What comic books did you grow up with that shaped your love for them?
Anything that was not a superhero book. I loved crime comics. I love horror comics. I love a little bit of Western, but mostly crime, horror, and science fiction. I sucked up so much of that. Everything I could get my hands on. Reaching back into the reprints of EC Comics, the high watermark for horror and science fiction back in the ’50s. In fact, EC Comics is the reason why they banned horror comics in the state of New York. To this day, you can not make a horror comic book in the state of New York because of EC comics.
I had no idea.
It was the social commentary that they were bringing to books. I mean these books are for kids. They’re really not. You read them today and you’re like, “This is some sophisticated stuff.” With the social commentary, they were railing on communism, racism, sexism, and all kinds of stuff were folded into their sci-fi and their horror. They got the attention of the government. [Laughs]
Your career spans multiple decades, and you have worked with so many different auteurs. I saw Boogie Nights celebrated its 25th anniversary on October 10. What do you remember from that experience? What was your biggest takeaway?

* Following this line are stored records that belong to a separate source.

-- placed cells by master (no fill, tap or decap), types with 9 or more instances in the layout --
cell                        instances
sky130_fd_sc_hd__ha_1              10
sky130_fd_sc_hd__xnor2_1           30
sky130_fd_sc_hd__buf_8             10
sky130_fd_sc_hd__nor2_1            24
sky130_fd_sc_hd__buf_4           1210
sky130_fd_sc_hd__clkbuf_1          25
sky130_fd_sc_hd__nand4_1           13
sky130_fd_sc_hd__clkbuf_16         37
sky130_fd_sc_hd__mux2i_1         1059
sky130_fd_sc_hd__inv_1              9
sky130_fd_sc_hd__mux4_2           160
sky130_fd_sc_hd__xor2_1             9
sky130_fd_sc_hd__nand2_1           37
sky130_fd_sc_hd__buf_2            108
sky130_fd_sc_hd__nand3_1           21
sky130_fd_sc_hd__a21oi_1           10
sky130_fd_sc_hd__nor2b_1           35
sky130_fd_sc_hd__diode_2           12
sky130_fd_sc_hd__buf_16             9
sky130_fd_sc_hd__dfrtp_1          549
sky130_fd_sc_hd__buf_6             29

We were young. It was a lot of our first jobs. It was early in our careers. My takeaway was hanging out with Burt Reynolds. We were all in this house doing that really long Steadicam shot through the house where William H. Macy blows his brains out at the end of it. In between these setups, which were really long and complicated, Burt Reynolds would sit in a big chair. I just remember all the young actors literally sitting on the floor and him telling stories about what it was like to be an actor in the ’50s, running around in New York, auditioning, [and] getting confused with Marlon Brando.

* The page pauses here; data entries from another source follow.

--- config.mk ---
export PLATFORM = sky130hd
export DESIGN_NAME = timer_ctrl
export DESIGN_NICKNAME = d
export VERILOG_FILES = /design/src/rtl/timer_ctrl.sv
export SDC_FILE = /design/constraint.sdc
export NUM_CORES = 1
export LEC_CHECK = 0
export CAP_MARGIN = 5
export CORE_UTILIZATION = 35
export CTS_BUF_LIST = sky130_fd_sc_hd__clkbuf_4
export CTS_CLUSTER_SIZE = 14
export DETAILED_ROUTE_END_ITERATION = 12
export PLACE_DENSITY = 0.78
export SYNTH_ARGS = -nofsm -noshare
export SYNTH_HDL_FRONTEND = slang
export SYNTH_SLANG_ARGS = --single-unit
--- constraint.sdc ---
create_clock -name clk -period 2.05 [get_ports clk]
set_clock_uncertainty 0.05 [all_clocks]
set_input_delay 0.41 -clock clk [delete_from_list [all_inputs] [get_ports clk]]
set_output_delay 0.41 -clock clk [all_outputs]
set_load 0.005 [all_outputs]
--- src/rtl/timer_ctrl.sv ---
// Control FSM for the 32-bit step counter: one-shot/periodic timeouts, underflow guard, sticky irq.
// Optional build macro TIMER_CTRL_PRESCALE_EN adds a prescale divider on the counter enable.
module timer_ctrl #(
    parameter int unsigned WIDTH = 32,
    parameter int unsigned CNT_W = 16
) (
    input  logic             clk,
    input  logic             reset,
    input  logic             start,
    input  logic             stop,
    input  logic [WIDTH-1:0] cfg_period,
    input  logic [2:0]       cfg_step,
    input  logic             cfg_dir,
    input  logic             cfg_periodic,
    input  logic             irq_ack,
`ifdef TIMER_CTRL_PRESCALE_EN
    input  logic [7:0]       prescale,
`endif
    input  logic [WIDTH-1:0] count,
    input  logic             timer_event,
    output logic             load,
    output logic [WIDTH-1:0] din,
    output logic [2:0]       mode,
    output logic             up_down,
    output logic [WIDTH-1:0] sat_count,
    output logic             enable,
    output logic             busy,
    output logic             irq,
    output logic             irq_overrun,
    output logic [CNT_W-1:0] event_cnt
);

    typedef enum logic [1:0] {IDLE, LOAD, RUN, HIT} state_t;

    state_t           state, state_d;
    logic [WIDTH-1:0] period_q;
    logic [2:0]       step_q;
    logic             dir_q;
    logic             periodic_q;
    logic [WIDTH-1:0] step_w;
    logic             expire;
    logic             accept;
    logic             tick;

    assign accept    = (state == IDLE) && start && !stop;
    assign step_w    = WIDTH'(step_q) + WIDTH'(1);
    // Guard: a down count below one step would wrap past zero on the next enable.
    assign expire    = timer_event || (!dir_q && (count < step_w));
    assign din       = dir_q ? '0 : period_q;
    assign mode      = step_q;
    assign up_down   = dir_q;
    assign sat_count = period_q;
    assign busy      = (state != IDLE);

`ifdef TIMER_CTRL_PRESCALE_EN
    logic [7:0] pre_q;
    logic [7:0] div_q;

    assign tick = (div_q == '0);

    always_ff @(posedge clk or negedge reset) begin
        if (!reset) begin
            pre_q <= '0;
            div_q <= '0;
        end else begin
            if (accept)
                pre_q <= prescale;
            if (state == LOAD)
                div_q <= '0;
            else if (state == RUN)
                div_q <= (div_q == pre_q) ? '0 : div_q + 8'd1;
        end
    end
`else
    assign tick = 1'b1;
`endif

    always_comb begin
        state_d = state;
        load    = 1'b0;
        enable  = 1'b0;
        case (state)
            IDLE: if (accept) state_d = LOAD;
            LOAD: begin
                load    = 1'b1;
                state_d = stop ? IDLE : RUN;
            end
            RUN: begin
                if (stop) begin
                    state_d = IDLE;
                end else begin
                    enable = !expire && tick;
                    if (expire) state_d = HIT;
                end
            end
            HIT: begin
                if (stop)            state_d = IDLE;
                else if (periodic_q) state_d = LOAD;
                else                 state_d = IDLE;
            end
            default: state_d = IDLE;
        endcase
    end

    always_ff @(posedge clk or negedge reset) begin
        if (!reset) begin
            state       <= IDLE;
            period_q    <= '0;
            step_q      <= '0;
            dir_q       <= 1'b0;
            periodic_q  <= 1'b0;
            irq         <= 1'b0;
            irq_overrun <= 1'b0;
            event_cnt   <= '0;
        end else begin
            state <= state_d;
            if (accept) begin
                period_q   <= cfg_period;
                step_q     <= cfg_step;
                dir_q      <= cfg_dir;
                periodic_q <= cfg_periodic;
            end
            // A set from an unaborted HIT takes priority over a coincident ack.
            if (state == HIT && !stop) begin
                event_cnt <= event_cnt + CNT_W'(1);
                irq       <= 1'b1;
                if (irq) irq_overrun <= 1'b1;
            end else if (irq_ack) begin
                irq         <= 1'b0;
                irq_overrun <= 1'b0;
            end
        end
    end

endmodule

==> results.cfg <==
[die]
die_y_um = 91.29
io_pins = 164
rows = 32
die_x_um = 91.29
dieArea_um2 = 8333
core_area_um2 = 7727
initial_core_util_pct = 36.11

[timing]
finalHoldViolCount = 0
post-route-period-util_pct = 127.0
whs_ns = 0.4445
rsz0062_at_grt = true
setup_slack_ns = -0.5527
final.min_clock_period_ns = 2.603
setup_viol = 2
tightest_slew_ns = 0.3434
relSlewSlack_pct = 76.89
finalMaxSlewViolations = 0
fmax_mhz = 384.2

[yosys]
ys_ff_latch = 57
synth_top_flop_cell = dfrtp_1
yosysTopAreaCell = dfrtp_1
ys_seq_area_share_pct = 51.12
synth-edff-count = 0
synth_top_area_share_pct = 51.12
yosys_warnings = 0
synth_area_per_cell_um2 = 13.04
synthCells = 214
synth_cell_types = 31
syn-cell-area_um2 = 2790
async_flop_share_pct = 100.0
ys_top_cells_by_area = dfrtp_1, mux2_4, nor2b_1, xnor2_1, mux2_2
synth_fp_nets = 294

[min_path]
hold_class = reg -> reg

[setup_path]
worstPathArrival_ns = 2.14
cp-start-kind = flop
required_ns = 1.59
critPathMaxFanout = 3
path_class = reg -> out
end_kind = output pin

[power_and_ir_drop]
share_comb_of_total_power_pct = 45.0
power_frac_clock_pct = 18.1
switching_share_pct = 28.44
leakagePower_nw = 2.209
switchingPower_mw = 1.221
powerDensity_nw_per_um2 = 877.6
p_int_mw = 3.073
pwr-share-seq_pct = 36.9
vdd_drop_max_mv = 0.5555

[route]
finalWirelength_mm = 7.753
via_count = 2386
post-route-drc-count = 0
post_drt_wl_per_cell_um = 15.05
vias_per_cell = 4.633
route.antenna.remaining_nets = 0
drt_iter0_markers = 63
dr.pass1.iters = 4

[global_routing]
antenna_found_initial = 0
grt_pass1_vias = 2453
grt_pass1_wl_mm = 12.29
grt_overflow = 0
grt_max_degree = 58
grt_use_total_pct = 19.03

[status]
violations = negative setup slack
status = complete, but fails checks

[cts]
clk_pin_slew_ns = 0.10
h-tree-depth = 3
cts_buffers = 9
cts_tree = done
clockBufferDepth = 2
clkSinkCount = 57
cts_root_buf = clkbuf_4
clkLatencyLatePin_ns = 0.38

[place]
placed_cell_area_um2 = 4618
io_buffers = 163
dp_worst_setup_slack_ns = -0.8112
place_inst = 487
gp_congestion = 0.7280
dp_hpwl_mm = 5.499

[layout]
layout_common_cells = clkdlybuf4s50_1, dfrtp_1, mux2_4, nor2b_1
antenna_cells = 0
area_growth_pct = 75.38
layout_commonest_cell = clkdlybuf4s50_1
drive_gt1_share_pct = 27.12
nets = 489
final_area_um2 = 4893
stdcell_count = 515

[job]
maxCapViolations = 0
## power groups by stage
stage               Combinational, mW  Clock (mW)  Sequential, mW
finish                           1.93       0.777            1.59
global route                     2.07       0.871            1.63
CTS                              1.91       0.815            1.59
detailed placement               1.85           0            1.59
global placement                 1.81           0            1.59
floorplan                       0.669           0            1.59
## layer usage
layer	vias to the layer above	GRT usage, %	wire [um]	share of wire [%]
met1	1149	23.43	3287	42
met2	99	31.82	3814	49
met5	-	0	0	0
met3	11	6.951	565	7.3
li1	1127	-	-	-
met4	0	4.365	86	1.1
## cells in the mapped netlist (2+ instances only)
cell and number:
dfrtp_1 57, nor2b_1 32, mux2_4 30, xnor2_1 12
nand2_1 9, nor2_1 8, mux2_2 7, nand4_1 7
nor4_1 7, ha_1 5, xor2_1 5, nand3_1 4
a21oi_1 3, buf_12 3, clkbuf_1 3, inv_1 3
o21ai_0 3, and4_1 2, nand3b_1 2
## critical path, cell delays in order, from the launching register on
cell and delay, ns:
dfrtp_1 0.44, ha_4 0.18, xnor2_1 0.12, ha_2 0.17
a211oi_2 0.17, nand4_1 0.14, a311oi_2 0.33, nor2_1 0.08
buf_2 0.14
## stage by stage
step / TNS [ns] / util, % / power, mW
after detailed placement: -0.9971 / 59.76 / 3.439
after global placement: -0.8307 / 59.76 / 3.396
final: -0.5917 / 63.33 / 4.295
after floorplan: 0 / - / 2.254
after global routing: -0.8027 / 63.33 / 4.565
after CTS: -0.5692 / 62.92 / 4.317
## flip-flops by register name (all words and copies together), names as in the netlist
signal,cells
event_cnt,16
irq,1
irq_overrun,1
mode,3
periodic_q,1
sat_count,32
state,2
up_down,1
## cell families after synthesis
logic type | share of synthesized area, %
AO/OA/AOI/OAI | 1.928
XOR/XNOR | 5.336
adder cells (fa/ha/maj) | 2.242
buffers and inverters | 3.363
flip-flops | 51.12
multiplexers | 18.97
AND/OR/NAND/NOR | 17.04
## what timing repair did
action	CTS	global route
setup buffers	7	4
endpoints found under the hold margin	57	0
cloned	1	1
hold buffers	1	0
gates resized for setup	82	20
pin swaps	4	2
setup endpoints to repair	35	34
## final timing paths
kind | from | to | slack [ns] | depth (start not counted)
hold reg to reg | event_cnt[14] | event_cnt[14] | 0.44 | 1
setup reg to reg | mode[1] | state[0] | -0.04 | 10
min in group asynchronous | reset | event_cnt[13] | 0.49 | 3
hold / removal | event_cnt[14] | event_cnt[14] | 0.44 | 1
setup / recovery | mode[1] | enable | -0.55 | 8
max in group asynchronous | reset | periodic_q | 1.19 | 3
## layout make-up
class / count / area [um^2]
Multi-Input combinational cell: 147 / 1355
Clock inverter: 4 / 45.04
Timing Repair Buffer: 191 / 1846
Tap cell: 102 / 127.6
Sequential cell: 57 / 1426
Clock buffer: 11 / 82.58
Fill cell: 610 / 2834
Inverter: 3 / 11.26
Power figures use the tool's default switching activity.
==> patch 1, RTL diff (same settings) <==
`WIDTH`: 32 -> 36.
--- a/src/rtl/timer_ctrl.sv
+++ b/src/rtl/timer_ctrl.sv
@@ -3,3 +3,3 @@
 module timer_ctrl #(
-    parameter int unsigned WIDTH = 32,
+    parameter int unsigned WIDTH = 36,
     parameter int unsigned CNT_W = 16
Ports: changed (resized cfg_period, count, din and sat_count); port bits go from 164 to 180. The function was not compared with the original's and may differ.
==> patch 1 against the unedited design <==
  * Cell count up 5.2%
  * Critical path type unchanged
  * Synthesized area up 2.2%
  * Worst setup slack better by 0.0011 ns
  * Wire length up 6.2%
  * Sequential cell count up 4
  * Power up 12%
  * Design area up 1.4%
  * Utilization up 0.23 points
  * Maximum frequency about the same
  * First-iteration DRC count up 17%
  * Sequential power up 11%
  * Via count up 7.7%
  * Non-clock buffer count up 10
  * The flow still finishes with violations (setup timing)
==> patch 1: results (changes against the unedited design) <==
syn-instance-count: 232  # +8.4%
grtUsageTotal: 0.204  # +0.0142
synth.area.top_cells: "dfrtp_1, mux2_2, nor2b_1"
status: "finished with violations"
r2r-start: "mode[0]"
synthesis.nets: 320  # +8.8%
port_buffers: 179  # +9.8%
hp-class: "reg2reg"
finalSetupTns_ns: -0.552  # +0.0401 ns
failed_checks: "setup timing"
cp_max_fo: 2  # -1
power_leakage_nw: 2.14  # -3.1%
path_clk_slew_ns: 0.10  # about the same
grt_pass1_wl_um: 13400  # +8.8%
grt_max_degree: 62  # +6.9%
drive_gt1_frac: 0.252  # -0.0189
synthTopCellsByCount: "dfrtp_1, mux2_2, nor2b_1"
largest_reg_flops: 36  # +13%
fillCellCount: 648  # +6.2%
placed_cell_area_um2: 4840  # +4.7%
worstMarginPinSlew_ns: 0.320  # -0.0230 ns
drtIter0Drc: 74  # +17%
fin_ws_ns: -0.552  # +0.00114 ns
first_global_vias: 2742  # +12%
seq_area_frac_synth: 0.535  # +0.0239
ant_nets: 0  # unchanged
hold_start: "event_cnt[15]"
switchingPower_w: 0.00143  # +17%
vias: 2570  # +7.7%
wire_per_inst_um: 15.2  # +0.89%
ir_drop_v: 0.000532  # -4.2%
placedCellCount: 517  # +6.2%
finalSetupViolCount: 1  # -1
r2r_slack_ns: 0.16  # +0.20 ns
gp_congestion: 0.798  # +9.5%
[patch 1: area by class of cell]
cell class / instances / area [um2] / share of cell area
Sequential cell: 61 / 1530 / 0.308
Tap cell: 102 / 128 / 0.0257
Clock buffer: 10 / 75.1 / 0.0151
Clock inverter: 6 / 53.8 / 0.0108
Inverter: 3 / 11.3 / 0.00227
Timing Repair Buffer: 201 / 1900 / 0.382
Multi-Input combinational cell: 159 / 1270 / 0.256
[patch 1: power groups by stage]
stage | combinational [W] | sequential [W] | clock (W)
3_5_place_dp | 0.00228 | 0.00179 | 0
3_3_place_gp | 0.00222 | 0.00178 | 0
2_1_floorplan | 0.000756 | 0.00178 | 0
4_1_cts | 0.00228 | 0.00178 | 0.000825
5_1_grt | 0.00241 | 0.00183 | 0.000892
6_report | 0.00222 | 0.00177 | 0.000802
[patch 1: kinds of logic after synthesis]
logic type	count (synthesis)	share of synthesized area
simple gates	87	0.181
flops	61	0.535
mux	41	0.162
xor+xnor	17	0.0522
buf+inv	12	0.0267
compound gates	9	0.0211
fa+ha+maj	5	0.0219
[patch 1: stage by stage]
| stage | hold WS (ns) | setup slack [ns] |
|---|---|---|
| floorplan | 0.0644 | 0.00973 |
| global placement | 0.394 | -0.594 |
| detailed placement | 0.398 | -0.661 |
| CTS | 0.436 | -0.694 |
| global route | 0.455 | -0.669 |
| finish | 0.428 | -0.552 |
[patch 1: critical path, cell delays in order, from the launching register on]
cell and delay (ns):
dfrtp_1 0.39, ha_1 0.29, inv_1 0.04, ha_1 0.27
o21a_1 0.11, nor3_2 0.14, o2111ai_2 0.14, o31a_1 0.26
buf_2 0.13
[patch 1: path summary, 6_finish.rpt]
| check | endpoint | cells after the start |
|---|---|---|
| setup / recovery | enable | 8 |
| hold / removal | event_cnt[15] | 1 |
| min in group asynchronous | sat_count[21] | 3 |
| max in group asynchronous | up_down | 3 |
| setup reg to reg | state[0] | 9 |
| hold reg to reg | event_cnt[15] | 1 |
[patch 1: routing by layer]
layer / GRT usage / share of wire / vias up
met5: 0 / 0 / -
met4: 0.0586 / 0.0094 / 0
met3: 0.0655 / 0.079 / 9
met2: 0.359 / 0.52 / 123
met1: 0.238 / 0.39 / 1224
li1: - / - / 1214
[patch 1: what timing repair did]
| action | 4_1_cts | 5_1_grt |
|---|---|---|
| pin swaps | 6 | 6 |
| setup endpoints to repair | 39 | 9 |
| hold endpoints to repair | 61 | 0 |
| hold buffers | 1 | 0 |
| setup buffers | 15 | 2 |
| cloned | 1 | 0 |
| resized for setup | 87 | 39 |
==> patch 2, RTL diff (same settings) <==
Made on the original files. Put one more register stage on the output `irq_overrun`, with the module's reset. The value now appears one clock later. The other outputs are not delayed to match.
--- a/src/rtl/timer_ctrl.sv
+++ b/src/rtl/timer_ctrl.sv
@@ -33,2 +33,4 @@
     typedef enum logic [1:0] {IDLE, LOAD, RUN, HIT} state_t;
+
+    logic irq_overrun_s0;
 
@@ -112,3 +114,3 @@
             irq         <= 1'b0;
-            irq_overrun <= 1'b0;
+            irq_overrun_s0 <= 1'b0;
             event_cnt   <= '0;
@@ -126,7 +128,15 @@
                 irq       <= 1'b1;
-                if (irq) irq_overrun <= 1'b1;
+                if (irq) irq_overrun_s0 <= 1'b1;
             end else if (irq_ack) begin
                 irq         <= 1'b0;
-                irq_overrun <= 1'b0;
+                irq_overrun_s0 <= 1'b0;
             end
+        end
+    end
+
+    always_ff @(posedge clk or negedge reset) begin
+        if (!reset) begin
+            irq_overrun <= '0;
+        end else begin
+            irq_overrun <= irq_overrun_s0;
         end
Behaviour: not the same (Yosys sat finds a counterexample within 10 cycles, from zero or initial values and one cycle with reset low).
==> patch 2 against the unedited design <==
  * The flow still finishes with violations (setup timing)
  * Worst setup slack improved by 0.032 ns
  * Maximum frequency is 1.3% higher
  * Wire length up 2.0%
  * Sequential share of layout area is 0.13 points higher
  * Hold slack worse by 0.11 ns
  * Sequential cell count increased by 1
  * Critical path depth unchanged
  * Clock power increased by 35%
  * Power increased by 6.7%
  * Non-clock buffer count down 1
  * Design area increased by 1.4%
  * Synthesized area is 1.9% higher
  * Global-route usage grew 0.26 points
  * Critical path type unchanged
  * Largest power group unchanged
==> patch 2: results (changes against the unedited design) <==
status: "finished with violations"
failed_checks: "setup timing"
fillCellCount: 628  # +3.0%
antenna_found_initial: 0  # unchanged
drive_gt1_frac: 0.272  # +0.000658
r2r_slack_ns: 0.12  # +0.16 ns
hold_start: "irq_overrun_s0"
finalSetupViolCount: 1  # -1
ir_drop_v: 0.000491  # -12%
wirelength_um: 7910  # +2.0%
placed_cell_area_um2: 4650  # +0.68%
yosysWarnings: 0  # unchanged
cp_max_fo: 2  # -1
gp_congestion: 0.779  # +7.0%
port_buffers: 163  # unchanged
htree_levels: 3  # unchanged
r2r-start: "mode[0]"
place.detailed.hpwl_um: 5620  # +2.2%
avgSynthCellArea_um2: 13.2  # +1.5%
placedCellCount: 486  # -0.21%
fin_ws_ns: -0.520  # +0.0323 ns
synthDistinctLibCells: 31  # unchanged
cpLargestDelayFamily: "compound AO/OA/AOI/OAI gates"
grt_max_degree: 59  # +1.7%
finalSetupTns_ns: -0.520  # +0.0713 ns
async_flop_share: 1.00  # unchanged
power_leakage_nw: 2.23  # +0.91%
synth.area.top_cells: "dfrtp_1, mux2_4, nor2b_1"
rr_worst_depth: 8  # -2
wire_per_inst_um: 15.4  # +2.2%
holdPathEnd: "irq_overrun"
cts-root-buf: "clkbuf_4"
avgViaCountPerCell: 4.67  # +0.74%
seq_area_frac_synth: 0.510  # -0.000872
synthesis.nets: 295  # +0.34%
grt_pass1_wl_um: 12500  # +1.6%
arrival_ns: 2.11  # -0.03 ns
rr_endpoint: "state[0]"
synthTopCellsByCount: "dfrtp_1, nor2b_1, mux2_4"
whs_path_depth: 0  # -1
drtIter0Drc: 70  # +11%
first_global_vias: 2586  # +5.4%
worstMarginPinSlew_ns: 0.331  # -0.0121 ns
cp_slowest_cell: "dfrtp_1"
grtUsageTotal: 0.193  # +0.00261
## patch 2: worst register-to-register path, cell delays in order (launching register included)
cell and delay (ns):
dfrtp_1 0.43, ha_4 0.28, inv_4 0.03, ha_4 0.25, o21ai_2 0.04, nand2b_1 0.08
a311oi_2 0.11, buf_4 0.15, o41a_1 0.40
## patch 2: final cells by class
| type | instances | area [um2] | share of cell area |
|---|---|---|---|
| sequential | 58 | 1450 | 0.293 |
| multi-input combinational | 144 | 1370 | 0.275 |
| inverter | 4 | 17.5 | 0.00353 |
| tap | 102 | 128 | 0.0257 |
| clock buffer | 10 | 75.1 | 0.0151 |
| clock inverter | 6 | 105 | 0.0212 |
| timing repair buffer | 190 | 1820 | 0.366 |
## patch 2: cell families (layout without fill, tap and decap cells)
group	count (synthesis)	after routing	synth area share
xor gates and xnor gates	17	17	0.0524
DFF	58	58	0.510
adders and majority gates	5	5	0.0220
AOI/OAI and AO/OA	9	9	0.0202
and+or+nand+nor	76	76	0.167
buffers and inverters	13	210	0.0422
muxes	37	37	0.186
## patch 2: worst max-delay path by stage
stage	slack, ns	start	end
2_1_floorplan	0.003	mode[0]	enable
3_3_place_gp	-0.73	count[3]	enable
3_5_place_dp	-0.85	count[3]	enable
4_1_cts	-0.55	mode[0]	enable
5_1_grt	-0.64	mode[0]	enable
6_report	-0.52	mode[0]	enable
## patch 2: timing repair
item | 4_1_cts | 5_1_grt
endpoints found under the setup margin | 36 | 8
pin swaps | 3 | 2
buffers inserted | 10 | 1
hold buffers | 1 | 0
cloned | 1 | 0
endpoints found under the hold margin | 58 | 0
resized for setup | 91 | 13
## patch 2: where the power goes
part	internal [W]	leakage [nW]	switching (W)	total, W
clock network	0.000624	0.0917	0.000422	0.00105
registers	0.00139	0.723	0.000215	0.00160
logic	0.00131	1.42	0.000625	0.00193
total	0.00332	2.23	0.00126	0.00458
## patch 2: metrics by stage
step	hold slack (ns)	worst slack (ns)
3_3_place_gp	0.311	-0.727
4_1_cts	0.336	-0.553
5_1_grt	0.357	-0.637
2_1_floorplan	0.0644	0.00289
6_report	0.332	-0.520
3_5_place_dp	0.312	-0.849
## patch 2: metal layers
| layer | wire, um | global-route usage |
|---|---|---|
| met1 | 3270 | 0.229 |
| met5 | 0 | 0 |
| met4 | 146 | 0.0924 |
| met2 | 4080 | 0.325 |
| met3 | 419 | 0.0481 |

They really looked alike back in the day. You look at a picture of a young Burt Reynolds and you can say, “Yeah, I could see that.” Acting is an oral tradition. It’s passed on from ear to mouth, mouth to ear. It’s passed on from one actor to another. That’s really the only way you can really learn what you’re doing. Those experiences were really meaningful for me. They were cool.
Another film that has taken on a whole new meaning is 61* because of Aaron Judge breaking Maris’s record.
Isn’t that neat?
Yeah. I read that it was one of your favorite experiences shooting a film. Why was that film so special to you?
I had Reggie Smith teach me everything I needed to know about baseball and how to play Mickey Mantle – his swing, how he ran, the way he played, the way he threw. It wasn’t just learning baseball. It was learning “Mantle baseball.” That experience for me was a little bit like a father and a son. Reggie at one point said to me, “You know if your dad had started playing baseball with you when you were four or five years old, you might have been a player. You’ve got that thing that I can’t teach you.” That really meant a lot to me.
It’s way bigger than baseball. There’s a universe folded into that diamond and everything that goes on around it. It’s a very special game, and I see why people love it so much. That was just a great experience, playing baseball and shooting a movie. I love shooting movies and I always have. I love movies. I wanted to be a part of it since I was eight years old, and my dad took me to see Alien. I wanted to do it all my life. For me, every time I’m on set is pretty special. Getting to play baseball and make a movie was a unique experience. I don’t think I’ll ever have anything like it.
Slayers is now in theaters, on digital, and on demand.